▶ **TASK MATERIAL**
<file path="config.mk">
export PLATFORM = sky130hd
export DESIGN_NAME = wdt_two_stage
export DESIGN_NICKNAME = d
export VERILOG_FILES = /design/src/rtl/wdt_pkg.sv /design/src/rtl/wdt_counter.sv /design/src/rtl/wdt_escalate.sv /design/src/rtl/wdt_pulse.sv /design/src/rtl/wdt_two_stage.sv
export SDC_FILE = /design/constraint.sdc
export NUM_CORES = 1
export LEC_CHECK = 0
export ABC_CLOCK_PERIOD_IN_PS = 2600
export BUFFER_PORTS_ARGS = -buffer_cell sky130_fd_sc_hd__buf_4
export CORE_MARGIN = 3
export CORE_UTILIZATION = 45
export CTS_CLUSTER_SIZE = 40
export DETAILED_ROUTE_END_ITERATION = 16
export HOLD_SLACK_MARGIN = 0.15
export PLACE_DENSITY = 0.69
export SLEW_MARGIN = 20
export SYNTH_ARGS = -nofsm -noshare
export SYNTH_HDL_FRONTEND = slang
export SYNTH_SLANG_ARGS = --single-unit
</file>
<file path="constraint.sdc">
create_clock -name clk -period 2.6 [get_ports clk]
set_clock_uncertainty 0.1 [all_clocks]
set_input_delay 0.52 -clock clk [delete_from_list [all_inputs] [get_ports clk]]
set_output_delay 0.52 -clock clk [all_outputs]
set_load 0.02 [all_outputs]
</file>
<file path="src/rtl/wdt_pkg.sv">
package wdt_pkg;

  typedef enum logic {
    RESP_RESET = 1'b0,
    RESP_IRQ   = 1'b1
  } resp_e;

  // Number of ones in the preset for a range code.
  function automatic int unsigned preset_ones(int unsigned base, int unsigned code);
    return base + code;
  endfunction

  // Reset pulse length in cycles for a length code.
  function automatic int unsigned pulse_cycles(int unsigned code);
    return 1 << (code + 1);
  endfunction

endpackage

</file>
<file path="src/rtl/wdt_counter.sv">
module wdt_counter #(
  parameter int CNT_W     = 32,
  parameter int RANGE_W   = 4,
  parameter int BASE_LOG2 = 16
) (
  input  logic               clk,
  input  logic               rst_n,
  input  logic               run,
  input  logic               restart,
  input  logic [RANGE_W-1:0] range_sel,
  output logic [CNT_W-1:0]   cnt,
  output logic               expire
);
  import wdt_pkg::*;

  localparam int MAX_ONES = BASE_LOG2 + (1 << RANGE_W) - 1;

  logic [CNT_W-1:0] preset;

  always_comb begin
    preset = {CNT_W{1'b1}} >> (CNT_W - preset_ones(BASE_LOG2, 32'(range_sel)));
  end

  assign expire = run && (cnt == '0) && !restart;

  always_ff @(posedge clk or negedge rst_n) begin
    if (!rst_n) begin
      cnt <= '0;
    end else if (restart || expire) begin
      cnt <= preset;
    end else if (run && cnt != '0) begin
      cnt <= cnt - 1'b1;
    end
  end

  initial begin
    if (MAX_ONES > CNT_W) $display("wdt_counter: preset wider than counter");
  end


  count_step_chk: assert property (@(posedge clk) disable iff (!rst_n)
    run && !restart && cnt != '0 |=> cnt == $past(cnt) - 1'b1);


  restart_load_chk: assert property (@(posedge clk) disable iff (!rst_n)
    restart |=> cnt == $past(preset));

endmodule

</file>
<file path="src/rtl/wdt_escalate.sv">
module wdt_escalate (
  input  logic          clk,
  input  logic          rst_n,
  input  logic          expire,
  input  wdt_pkg::resp_e resp,
  input  logic          irq_clr,
  output logic          irq,
  output logic          fire,
  output logic          clr_ok
);
  import wdt_pkg::*;

  assign clr_ok = irq_clr && irq;
  assign fire   = expire && (resp == RESP_RESET || irq);

  always_ff @(posedge clk or negedge rst_n) begin
    if (!rst_n) begin
      irq <= 1'b0;
    end else if (fire) begin
      irq <= 1'b0;
    end else if (expire) begin
      irq <= 1'b1;
    end else if (clr_ok) begin
      irq <= 1'b0;
    end
  end


  irq_cause_chk: assert property (@(posedge clk) disable iff (!rst_n)
    $rose(irq) |-> $past(expire) && $past(resp) == RESP_IRQ);


  second_expiry_chk: assert property (@(posedge clk) disable iff (!rst_n)
    fire && resp == RESP_IRQ |-> irq);


  clear_drop_chk: assert property (@(posedge clk) disable iff (!rst_n)
    clr_ok |=> !irq);

endmodule

</file>
<file path="src/rtl/wdt_pulse.sv">
module wdt_pulse #(
  parameter int SEL_W = 3
) (
  input  logic             clk,
  input  logic             rst_n,
  input  logic             fire,
  input  logic [SEL_W-1:0] len_sel,
  output logic             rst_o
);
  import wdt_pkg::*;

  localparam int LEFT_W = (1 << SEL_W) + 1;

  logic [LEFT_W-1:0] left;
  logic [LEFT_W-1:0] len;

  always_comb begin
    len = LEFT_W'(pulse_cycles(32'(len_sel)));
  end

  always_ff @(posedge clk or negedge rst_n) begin
    if (!rst_n) begin
      left <= '0;
    end else if (fire) begin
      left <= len;
    end else if (left != '0) begin
      left <= left - 1'b1;
    end
  end

  assign rst_o = (left != '0);


  pulse_start_chk: assert property (@(posedge clk) disable iff (!rst_n)
    fire |=> rst_o);


  pulse_end_chk: assert property (@(posedge clk) disable iff (!rst_n)
    $fell(rst_o) |-> !$past(fire) && $past(left) == 1);

endmodule

</file>
<file path="src/rtl/wdt_two_stage.sv">
module wdt_two_stage #(
  parameter int          CNT_W     = 32,
  parameter int          RANGE_W   = 4,
  parameter int          SEL_W     = 3,
  parameter int          KEY_W     = 8,
  parameter int          BASE_LOG2 = 16,
  parameter logic [7:0]  KICK_KEY  = 8'h76
) (
  input  logic               clk,
  input  logic               rst_n,
  input  logic               en_req,
  input  logic               resp_irq,
  input  logic [RANGE_W-1:0] range_sel,
  input  logic [SEL_W-1:0]   plen_sel,
  input  logic               kick_wr,
  input  logic [KEY_W-1:0]   kick_data,
  input  logic               irq_clr,
  output logic               irq,
  output logic               sys_rst,
  output logic [CNT_W-1:0]   count
);
  import wdt_pkg::*;

  logic  enabled;
  logic  start_evt;
  logic  kick_ok;
  logic  clr_ok;
  logic  restart_evt;
  logic  expire_evt;
  logic  fire_evt;
  resp_e resp;

  assign resp        = resp_e'(resp_irq);
  assign start_evt   = en_req && !enabled;
  assign kick_ok     = enabled && kick_wr && (kick_data == KEY_W'(KICK_KEY));
  assign restart_evt = start_evt || kick_ok || clr_ok;

  always_ff @(posedge clk or negedge rst_n) begin
    if (!rst_n) begin
      enabled <= 1'b0;
    end else if (start_evt) begin
      enabled <= 1'b1;
    end
  end

  wdt_counter #(
    .CNT_W    (CNT_W),
    .RANGE_W  (RANGE_W),
    .BASE_LOG2(BASE_LOG2)
  ) u_counter (
    .clk      (clk),
    .rst_n    (rst_n),
    .run      (enabled),
    .restart  (restart_evt),
    .range_sel(range_sel),
    .cnt      (count),
    .expire   (expire_evt)
  );

  wdt_escalate u_escalate (
    .clk    (clk),
    .rst_n  (rst_n),
    .expire (expire_evt),
    .resp   (resp),
    .irq_clr(irq_clr),
    .irq    (irq),
    .fire   (fire_evt),
    .clr_ok (clr_ok)
  );

  wdt_pulse #(
    .SEL_W(SEL_W)
  ) u_pulse (
    .clk    (clk),
    .rst_n  (rst_n),
    .fire   (fire_evt),
    .len_sel(plen_sel),
    .rst_o  (sys_rst)
  );


  sticky_enable_chk: assert property (@(posedge clk) disable iff (!rst_n)
    enabled |=> enabled);


  idle_quiet_chk: assert property (@(posedge clk) disable iff (!rst_n)
    !enabled |-> !irq && !sys_rst && count == '0);


  reset_mode_chk: assert property (@(posedge clk) disable iff (!rst_n)
    expire_evt && resp == RESP_RESET |=> sys_rst && !irq);

endmodule

</file>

▶ **AIM OF THE EXERCISE**
Which lines of the material above hold the string "assign"? Pull them out.

▶ **RESULT**
  assign expire = run && (cnt == '0) && !restart;
  assign clr_ok = irq_clr && irq;
  assign fire   = expire && (resp == RESP_RESET || irq);
  assign rst_o = (left != '0);
  assign resp        = resp_e'(resp_irq);
  assign start_evt   = en_req && !enabled;
  assign kick_ok     = enabled && kick_wr && (kick_data == KEY_W'(KICK_KEY));
  assign restart_evt = start_evt || kick_ok || clr_ok;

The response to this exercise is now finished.